In 1962, Lynn Redgrave appeared in Ben Travers' Rookery Nook, and as Portia in The Merchant of Venice, which also featured Steven Berkoff and Dundee-born Brian Cox who has gone on to play many roles in TV productions and Hollywood films. In the mid-1960s, a stable repertory company including Jill Gascoine, Vivien Heilbron, Charmian May and Stephen Yardley saw short seasons from visiting actors James Bolam and Michael York. Other past associates include the actress Ann Way.
Hannah Gordon was at the Dundee Rep from 1962 to 1963 as was Donald Sutherland.
Vivien Heilbron and Heather Ripley were members of the Company in the 1960s.

In 1987 Alan Cumming was at the Rep as Phil McCann in two of the three plays from John Byrne's The Slab Boys Trilogy, 'The Slab Boys' and 'Cuttin' a Rug'. Other alumni include Miriam Margolyes, Joanna Lumley, Geoffrey Hayes (beloved of British TV-viewers as the host of cult children's show Rainbow), and Hannah Gordon.

=== Doctor Who alumni ===

Several actors who would later take on the role of The Doctor from the British sci-fi television series, Doctor Who had performed at or were alumni of the Dundee Rep.

In the 1940s, William Hartnell who played the first incarnation of the Doctor performed in two plays at the theatre, The Rookery Nook and Ghost Train.

In the early 1990s, David Tennant appeared in several productions starting with a role in The Princess and the Goblin before making his big break in television and going on to portray the Tenth Doctor and the Fourteenth Doctor.

Ncuti Gatwa, who would go on and play the Fifteenth Doctor, started his career and was granted a position in a graduate scheme, at the Dundee Rep in 2013 where he went on to perform in several roles including one in David Greig's Victoria.
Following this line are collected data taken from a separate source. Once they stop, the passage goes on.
This design comes from an exercise in tuning for small area, a short achievable clock period and few clock cycles per item on the open sky130 flow, not from production work. Where RTL was checked, it was by simulation tests only, not by an equivalence proof against the original.

==> inputs of run a <==
==> flow/design.v <==
module nru_itoa_dd3 (
    input  wire [3:0] a,
    output wire [3:0] f
);
    assign f[3] = a[3] | (a[2] & (a[1] | a[0]));
    assign f[2] = (a[3] & a[0]) | (a[2] & ~a[1] & ~a[0]);
    assign f[1] = (a[1] & (~a[2] | a[0])) | (a[3] & ~a[0]);
    assign f[0] = (a[0] & ~a[2] & ~a[3]) | (~a[0] & ((a[2] & a[1]) | a[3]));
endmodule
Joanna Lumley who portrayed the Female Doctor in the Comic Relief special, "The Curse of Fatal Death" also starred in several plays at the theatre.

Other Rep alumni who have appeared in Doctor Who include Alan Cumming, Miriam Margolyes, and Brian Cox.

== Archives ==
The archives of the Rep, covering the period c1936 to 2010, are held by Archive Services, University of Dundee. They include programmes and photographs of stars such as Joanna Lumley, Michael York, David Tennant and Gregor Fisher performing at the theatre. Material from the Rep collection was displayed as a key part of a major exhibition on Dundee and theatre held at the Lamb Gallery, University of Dundee in late 2009 and early 2010. Archive Services also hold various other collections relating to the Rep.